Required action: Each line of the data below from the one holding "upd.sum = sum_ext[SUM_W-1:0];" to the one holding "if (!i_rst_n || i_ctl.clear) begin", inclusive, is to be reproduced exactly; no other line belongs in the answer.

Saved data entries:
%%
===== src/bqs_pkg.sv =====
// Bayer quadrant statistics: shared types, constants and helper functions.
// Used by every module of the block; depends on nothing else.
`default_nettype none

package bqs_pkg;

    localparam int PIX_W   = 8;
    localparam int CFG_W   = 13;
    localparam int SZ_W    = 14;
    localparam int SUM_W   = 30;
    localparam int CNT_W   = 23;
    localparam int DIV_W   = 25;
    localparam int QUOT_W  = 8;
    localparam int STEP_W  = 3;
    localparam int QUAD_W  = 2;
    localparam int IDX_W   = 2;

    localparam logic [SUM_W-1:0] SUM_LIMIT   = {SUM_W{1'b1}};
    localparam logic [CNT_W-1:0] COUNT_LIMIT = {CNT_W{1'b1}};

    localparam logic [CFG_W-1:0] RST_FRAME_WIDTH  = 13'd640;
    localparam logic [CFG_W-1:0] RST_FRAME_HEIGHT = 13'd480;
    localparam logic [PIX_W-1:0] RST_DARK_TH      = 8'd20;
    localparam logic [PIX_W-1:0] RST_BRIGHT_TH    = 8'd235;

    localparam logic [PIX_W-1:0] MIN_INIT = 8'd255;
    localparam logic [PIX_W-1:0] MAX_INIT = 8'd0;

    localparam logic [IDX_W-1:0] CFG_FRAME_WIDTH  = 2'd0;
    localparam logic [IDX_W-1:0] CFG_FRAME_HEIGHT = 2'd1;
    localparam logic [IDX_W-1:0] CFG_DARK_TH      = 2'd2;
    localparam logic [IDX_W-1:0] CFG_BRIGHT_TH    = 2'd3;

    localparam logic [QUAD_W-1:0] LAST_QUAD = 2'd3;

    typedef enum logic [1:0] {
        S_IDLE,
        S_DIV_START,
        S_DIV_WAIT,
        S_OUT
    } t_state;

    typedef struct packed {
        logic update;
        logic clear;
    } t_stats_ctl;

    typedef struct packed {
        logic [PIX_W-1:0] min_value;
        logic [PIX_W-1:0] max_value;
        logic [SUM_W-1:0] sum;
        logic [CNT_W-1:0] dark;
        logic [CNT_W-1:0] bright;
    } t_quad_stats;

    // Clears bit 0 of a size register and clamps it to 2..top.
    function automatic logic [SZ_W-1:0] f_eff_size(input logic [CFG_W-1:0] r,
                                                   input logic [SZ_W-1:0] top);
        logic [SZ_W-1:0] v;
        v = {1'b0, r[CFG_W-1:1], 1'b0};
        if (v < SZ_W'(2)) begin
            v = SZ_W'(2);
        end
        if (v > top) begin
            v = top;
        end
        return v;
    endfunction

endpackage

`default_nettype wire


===== src/bqs_stats.sv =====
// Per-quadrant accumulators (min, max, sum, dark and bright counts) and raster position.
// Depends on bqs_pkg.
`default_nettype none

module bqs_stats
    import bqs_pkg::*;
#(
    parameter int COL_W = 12,
    parameter int ROW_W = 12
) (
    input  wire logic              i_clk,
    input  wire logic              i_rst_n,
    input  wire t_stats_ctl        i_ctl,
    input  wire logic [PIX_W-1:0]  i_pixel,
    input  wire logic [SZ_W-1:0]   i_width,
    input  wire logic [SZ_W-1:0]   i_height,
    input  wire logic [PIX_W-1:0]  i_dark_th,
    input  wire logic [PIX_W-1:0]  i_bright_th,
    input  wire logic [QUAD_W-1:0] i_rd_idx,
    output t_quad_stats            o_rd,
    output logic                   o_frame_end
);

    logic [COL_W-1:0] r_col;
    logic [ROW_W-1:0] r_row;
    t_quad_stats      r_stats [4];
    logic [QUAD_W-1:0] quad;
    logic             row_end;
    logic [SUM_W:0]   sum_ext;
    t_quad_stats      cur;
    t_quad_stats      upd;

    assign quad        = {r_row[0], r_col[0]};
    assign row_end     = SZ_W'(r_col) >= (i_width - SZ_W'(1));
    assign o_frame_end = row_end && (SZ_W'(r_row) >= (i_height - SZ_W'(1)));
    assign o_rd        = r_stats[i_rd_idx];
    assign cur         = r_stats[quad];
    assign sum_ext     = {1'b0, cur.sum} + (SUM_W + 1)'(i_pixel);

    always_comb begin
        upd = cur;
        if (i_pixel < cur.min_value) begin
            upd.min_value = i_pixel;
        end
        if (i_pixel > cur.max_value) begin
            upd.max_value = i_pixel;
        end
        if (sum_ext > {1'b0, SUM_LIMIT}) begin
            upd.sum = SUM_LIMIT;
        end else begin
            upd.sum = sum_ext[SUM_W-1:0];
        end
        if (i_pixel < i_dark_th) begin
            if (cur.dark < COUNT_LIMIT) begin
                upd.dark = cur.dark + CNT_W'(1);
            end
        end else if (i_pixel > i_bright_th) begin
            if (cur.bright < COUNT_LIMIT) begin
                upd.bright = cur.bright + CNT_W'(1);
            end
        end
    end

    always_ff @(posedge i_clk) begin
        if (!i_rst_n || i_ctl.clear) begin
            for (int q = 0; q < 4; q++) begin
                r_stats[q] <= '{min_value: MIN_INIT, max_value: MAX_INIT,
                                sum: '0, dark: '0, bright: '0};
            end
        end else if (i_ctl.update) begin
            r_stats[quad] <= upd;
        end
    end

    always_ff @(posedge i_clk) begin
        if (!i_rst_n) begin
            r_col <= '0;
            r_row <= '0;
        end else if (i_ctl.update) begin
            if (o_frame_end) begin
                r_col <= '0;
                r_row <= '0;
            end else if (row_end) begin
                r_col <= '0;
                r_row <= r_row + ROW_W'(1);
            end else begin
                r_col <= r_col + COL_W'(1);
            end
        end
    end

    a_minmax_order: assert property (@(posedge i_clk) disable iff (!i_rst_n)
        i_ctl.update && !i_ctl.clear |=>
            r_stats[$past(quad)].min_value <= r_stats[$past(quad)].max_value)
        else $error("quadrant min above max after an update");

    a_clear_counts: assert property (@(posedge i_clk) disable iff (!i_rst_n)
        i_ctl.clear |=> r_stats[0].dark == '0 && r_stats[3].bright == '0
            && r_stats[1].sum == '0 && r_stats[2].min_value == MIN_INIT)
        else $error("statistics not cleared");

    a_pos_cleared: assert property (@(posedge i_clk) disable iff (!i_rst_n)
        i_ctl.update && o_frame_end |=> r_col == '0 && r_row == '0)
        else $error("position not cleared at frame end");

endmodule

`default_nettype wire


===== src/bqs_div.sv =====
// Shared restoring divider for the quadrant mean, one quotient bit per cycle.
// Quotients above the 8-bit range saturate at 255. Depends on bqs_pkg.
`default_nettype none

module bqs_div
    import bqs_pkg::*;
(
    input  wire logic              i_clk,
    input  wire logic              i_rst_n,
    input  wire logic              i_start,
    input  wire logic [SUM_W-1:0]  i_dividend,
    input  wire logic [DIV_W-1:0]  i_divisor,
    output logic                   o_done,
    output logic [QUOT_W-1:0]      o_quotient
);

    localparam int TRIAL_W = DIV_W + QUOT_W;

    logic                r_busy;
    logic                r_done;
    logic [STEP_W-1:0]   r_step;
    logic [SUM_W-1:0]    r_rem;
    logic [DIV_W-1:0]    r_den;
    logic [QUOT_W-1:0]   r_quot;
    logic [TRIAL_W-1:0]  trial;
    logic                fits;
    logic                overflow;

    assign overflow = TRIAL_W'(i_dividend) >= {i_divisor, {QUOT_W{1'b0}}};
    assign trial    = TRIAL_W'(r_den) << r_step;
    assign fits     = TRIAL_W'(r_rem) >= trial;

    always_ff @(posedge i_clk) begin
        if (!i_rst_n) begin
            r_busy <= 1'b0;
            r_done <= 1'b0;
            r_step <= '0;
        end else begin
            r_done <= 1'b0;
            if (i_start) begin
                if (overflow) begin
                    r_done <= 1'b1;
                end else begin
                    r_busy <= 1'b1;
                    r_step <= STEP_W'(QUOT_W - 1);
                end
            end else if (r_busy) begin
                r_step <= r_step - STEP_W'(1);
                if (r_step == '0) begin
                    r_busy <= 1'b0;
                    r_done <= 1'b1;
                end
            end
        end
    end

    always_ff @(posedge i_clk) begin
        if (i_start) begin
            r_rem  <= i_dividend;
            r_den  <= i_divisor;
            r_quot <= overflow ? {QUOT_W{1'b1}} : '0;
        end else if (r_busy && fits) begin
            r_rem          <= r_rem - trial[SUM_W-1:0];
            r_quot[r_step] <= 1'b1;
        end
    end

    assign o_done     = r_done;
    assign o_quotient = r_quot;

    a_no_restart: assert property (@(posedge i_clk) disable iff (!i_rst_n)
        r_busy |-> !i_start)
        else $error("divider started while busy");

    a_done_idle: assert property (@(posedge i_clk) disable iff (!i_rst_n)
        !(r_done && r_busy))
        else $error("divider done while still busy");

    a_last_step: assert property (@(posedge i_clk) disable iff (!i_rst_n)
        r_busy && r_step == '0 && !i_start |=> r_done && !r_busy)
        else $error("divider did not finish after its last step");

endmodule

`default_nettype wire


===== src/bayer_quadrant_statistics_top.sv =====
// Bayer quadrant statistics top level: configuration registers, frame-end sequencer.
// Depends on bqs_pkg, bqs_stats and bqs_div.
//
// Channel   Direction  Handshake                      Payload
// pixel     in         i_pixel_valid / o_pixel_ready  i_pixel
// result    out        o_result_valid / i_result_ready quadrant, min, max, mean, counts, last
// cfg       in         i_cfg_valid / o_cfg_ready      i_cfg_index, i_cfg_data
//
// Pixel beats are taken back to back while the block is idle. The last pixel of a frame
// starts four results; each takes one run of the shared divider, which ends early when the
// mean saturates, and each result beat then waits for i_result_ready.
// No pixel is accepted until the fourth result beat has been taken.
// Synchronous active-low reset restores the register defaults and clears all statistics.
`default_nettype none

module bayer_quadrant_statistics_top
    import bqs_pkg::*;
#(
    parameter int MAX_WIDTH  = 4096,
    parameter int MAX_HEIGHT = 4096
) (
    input  wire logic              i_clk,
    input  wire logic              i_rst_n,
    input  wire logic              i_pixel_valid,
    output logic                   o_pixel_ready,
    input  wire logic [PIX_W-1:0]  i_pixel,
    output logic                   o_result_valid,
    input  wire logic              i_result_ready,
    output logic [QUAD_W-1:0]      o_quadrant,
    output logic [PIX_W-1:0]       o_min_value,
    output logic [PIX_W-1:0]       o_max_value,
    output logic [PIX_W-1:0]       o_mean_value,
    output logic [CNT_W-1:0]       o_dark_count,
    output logic [CNT_W-1:0]       o_bright_count,
    output logic                   o_last_result,
    input  wire logic              i_cfg_valid,
    output logic                   o_cfg_ready,
    input  wire logic [IDX_W-1:0]  i_cfg_index,
    input  wire logic [CFG_W-1:0]  i_cfg_data
);

    localparam int COL_W = $clog2(MAX_WIDTH);
    localparam int ROW_W = $clog2(MAX_HEIGHT);
    localparam logic [SZ_W-1:0] W_TOP = SZ_W'((MAX_WIDTH / 2) * 2);
    localparam logic [SZ_W-1:0] H_TOP = SZ_W'((MAX_HEIGHT / 2) * 2);

    logic [CFG_W-1:0]  r_frame_width;
    logic [CFG_W-1:0]  r_frame_height;
    logic [PIX_W-1:0]  r_dark_th;
    logic [PIX_W-1:0]  r_bright_th;

    t_state            r_state;
    t_state            n_state;
    logic [QUAD_W-1:0] r_k;
    logic [DIV_W-1:0]  r_divisor;

    logic [QUAD_W-1:0] r_quadrant;
    logic [PIX_W-1:0]  r_min_value;
    logic [PIX_W-1:0]  r_max_value;
    logic [PIX_W-1:0]  r_mean_value;
    logic [CNT_W-1:0]  r_dark_count;
    logic [CNT_W-1:0]  r_bright_count;
    logic              r_last_result;

    logic [SZ_W-1:0]   eff_w;
    logic [SZ_W-1:0]   eff_h;
    logic [2*(SZ_W-1)-1:0] product;
    logic              pixel_acc;
    logic              result_acc;
    logic              frame_end;
    logic              div_start;
    logic              div_done;
    logic [QUOT_W-1:0] quotient;
    t_stats_ctl        stats_ctl;
    t_quad_stats       rd;

    assign eff_w   = f_eff_size(r_frame_width, W_TOP);
    assign eff_h   = f_eff_size(r_frame_height, H_TOP);
    assign product = eff_w[SZ_W-1:1] * eff_h[SZ_W-1:1];

    assign o_cfg_ready = 1'b1;

    always_ff @(posedge i_clk) begin
        if (!i_rst_n) begin
            r_frame_width  <= RST_FRAME_WIDTH;
            r_frame_height <= RST_FRAME_HEIGHT;
            r_dark_th      <= RST_DARK_TH;
            r_bright_th    <= RST_BRIGHT_TH;
        end else if (i_cfg_valid) begin
            case (i_cfg_index)
                CFG_FRAME_WIDTH:  r_frame_width  <= i_cfg_data;
                CFG_FRAME_HEIGHT: r_frame_height <= i_cfg_data;
                CFG_DARK_TH:      r_dark_th      <= i_cfg_data[PIX_W-1:0];
                CFG_BRIGHT_TH:    r_bright_th    <= i_cfg_data[PIX_W-1:0];
                default:          r_dark_th      <= r_dark_th;
            endcase
        end
    end

    assign pixel_acc  = i_pixel_valid && o_pixel_ready;
    assign result_acc = o_result_valid && i_result_ready;

    always_comb begin
        n_state = r_state;
        case (r_state)
            S_IDLE: begin
                if (pixel_acc && frame_end) begin
                    n_state = S_DIV_START;
                end
            end
            S_DIV_START: begin
                n_state = S_DIV_WAIT;
            end
            S_DIV_WAIT: begin
                if (div_done) begin
                    n_state = S_OUT;
                end
            end
            S_OUT: begin
                if (i_result_ready) begin
                    n_state = (r_k == LAST_QUAD) ? S_IDLE : S_DIV_START;
                end
            end
            default: begin
                n_state = S_IDLE;
            end
        endcase
    end

    always_comb begin
        o_pixel_ready    = 1'b0;
        o_result_valid   = 1'b0;
        div_start        = 1'b0;
        stats_ctl.update = 1'b0;
        stats_ctl.clear  = 1'b0;
        case (r_state)
            S_IDLE: begin
                o_pixel_ready    = 1'b1;
                stats_ctl.update = i_pixel_valid;
            end
            S_DIV_START: begin
                div_start = 1'b1;
            end
            S_DIV_WAIT: begin
                div_start = 1'b0;
            end
            S_OUT: begin
                o_result_valid  = 1'b1;
                stats_ctl.clear = i_result_ready && (r_k == LAST_QUAD);
            end
            default: begin
                o_pixel_ready = 1'b0;
            end
        endcase
    end

    always_ff @(posedge i_clk) begin
        if (!i_rst_n) begin
            r_state <= S_IDLE;
            r_k     <= '0;
        end else begin
            r_state <= n_state;
            if (r_state == S_IDLE) begin
                r_k <= '0;
            end else if (result_acc) begin
                r_k <= r_k + QUAD_W'(1);
            end
        end
    end

    always_ff @(posedge i_clk) begin
        if (pixel_acc && frame_end) begin
            r_divisor <= product[DIV_W-1:0];
        end
        if (r_state == S_DIV_WAIT && div_done) begin
            r_quadrant     <= r_k;
            r_min_value    <= rd.min_value;
            r_max_value    <= rd.max_value;
            r_mean_value   <= quotient;
            r_dark_count   <= rd.dark;
            r_bright_count <= rd.bright;
            r_last_result  <= (r_k == LAST_QUAD);
        end
    end

    assign o_quadrant     = r_quadrant;
    assign o_min_value    = r_min_value;
    assign o_max_value    = r_max_value;
    assign o_mean_value   = r_mean_value;
    assign o_dark_count   = r_dark_count;
    assign o_bright_count = r_bright_count;
    assign o_last_result  = r_last_result;

    bqs_stats #(
        .COL_W (COL_W),
        .ROW_W (ROW_W)
    ) u_stats (
        .i_clk       (i_clk),
        .i_rst_n     (i_rst_n),
        .i_ctl       (stats_ctl),
        .i_pixel     (i_pixel),
        .i_width     (eff_w),
        .i_height    (eff_h),
        .i_dark_th   (r_dark_th),
        .i_bright_th (r_bright_th),
        .i_rd_idx    (r_k),
        .o_rd        (rd),
        .o_frame_end (frame_end)
    );

    bqs_div u_div (
        .i_clk      (i_clk),
        .i_rst_n    (i_rst_n),
        .i_start    (div_start),
        .i_dividend (rd.sum),
        .i_divisor  (r_divisor),
        .o_done     (div_done),
        .o_quotient (quotient)
    );

    a_one_side: assert property (@(posedge i_clk) disable iff (!i_rst_n)
        !(o_pixel_ready && o_result_valid))
        else $error("pixel and result sides active together");

    a_last_flag: assert property (@(posedge i_clk) disable iff (!i_rst_n)
        o_result_valid |-> (o_last_result == (o_quadrant == LAST_QUAD)))
        else $error("last flag does not match quadrant");

    a_order: assert property (@(posedge i_clk) disable iff (!i_rst_n)
        o_result_valid |-> o_quadrant == r_k)
        else $error("result quadrant out of order");

    a_back_idle: assert property (@(posedge i_clk) disable iff (!i_rst_n)
        result_acc && o_last_result |=> o_pixel_ready)
        else $error("block not ready after the frame's last result");

endmodule

`default_nettype wire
%%
Task answer:
            upd.sum = sum_ext[SUM_W-1:0];
        end
        if (i_pixel < i_dark_th) begin
            if (cur.dark < COUNT_LIMIT) begin
                upd.dark = cur.dark + CNT_W'(1);
            end
        end else if (i_pixel > i_bright_th) begin
            if (cur.bright < COUNT_LIMIT) begin
                upd.bright = cur.bright + CNT_W'(1);
            end
        end
    end

    always_ff @(posedge i_clk) begin
        if (!i_rst_n || i_ctl.clear) begin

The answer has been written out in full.